DOI: 10.3390/jcm15134864 ISSN: 2077-0383

Implementation Structure of ERAS Components in Gynecologic Oncology During Early Adoption: A Network-Based Analysis

Vasilios Pergialiotis, Dimitrios Haidopoulos, Alexandros Daponte, Dimitrios Tsolakidis, Stamatios Petousis, Ioannis Kalogiannidis, Dimitrios Efthymios Vlachos, Maria Fanaki, Vasilios Lygizos, George Delinasios, Panagiotis Tzitzis, Philipos Ntailianas, Vasilios Theodoulidis, Chrysoula Margioula Siarkou, Nikolaos Thomakos

Objective: To characterize the structural organization of Enhanced Recovery After Surgery (ERAS) component implementation in gynecologic oncology and determine whether ERAS elements operate as an interconnected perioperative system during early pathway integration. Methods: This study represents a secondary analysis of the prospective multicenter Enhanced Recovery in Gynecologic Oncology (ERGO) cohort, including the first 300 consecutive patients undergoing surgery for gynecologic malignancy across five tertiary institutions. Components with prevalence between 5% and 95% were included in a regularized Ising network model to estimate conditional dependencies between pathway elements.
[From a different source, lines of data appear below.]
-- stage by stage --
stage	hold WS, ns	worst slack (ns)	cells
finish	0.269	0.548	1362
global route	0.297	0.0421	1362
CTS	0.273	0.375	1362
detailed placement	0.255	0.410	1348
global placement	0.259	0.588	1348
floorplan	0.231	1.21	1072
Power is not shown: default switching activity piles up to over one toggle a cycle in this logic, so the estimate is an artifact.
Node-level centrality metrics and global network characteristics were calculated to identify structurally influential ERAS components and to describe the overall implementation architecture. Results: Thirteen central ERAS components met the predefined prevalence criterion (5–95%) and were included in the conditional dependency network. The estimated network demonstrated substantial inter-component connectivity, indicating that ERAS practices were frequently implemented in coordinated patterns rather than as isolated interventions. Centrality analysis identified postoperative laxatives or chewing gum, tranexamic acid administration, perioperative intravenous fluid management, and avoidance of drain placement as highly connected elements within the network. Early nutritional advancement and postoperative bowel stimulation measures also demonstrated relatively central positions within the recovery-related component cluster. Community detection analysis revealed distinct modules of co-adopted ERAS practices spanning multiple perioperative phases. Conclusions: ERAS implementation in gynecologic oncology appears to follow a structured architecture characterized by interconnected perioperative practices rather than independent protocol elements. Understanding these implementation structures may help guide targeted quality-improvement strategies aimed at optimizing ERAS integration in routine clinical practice.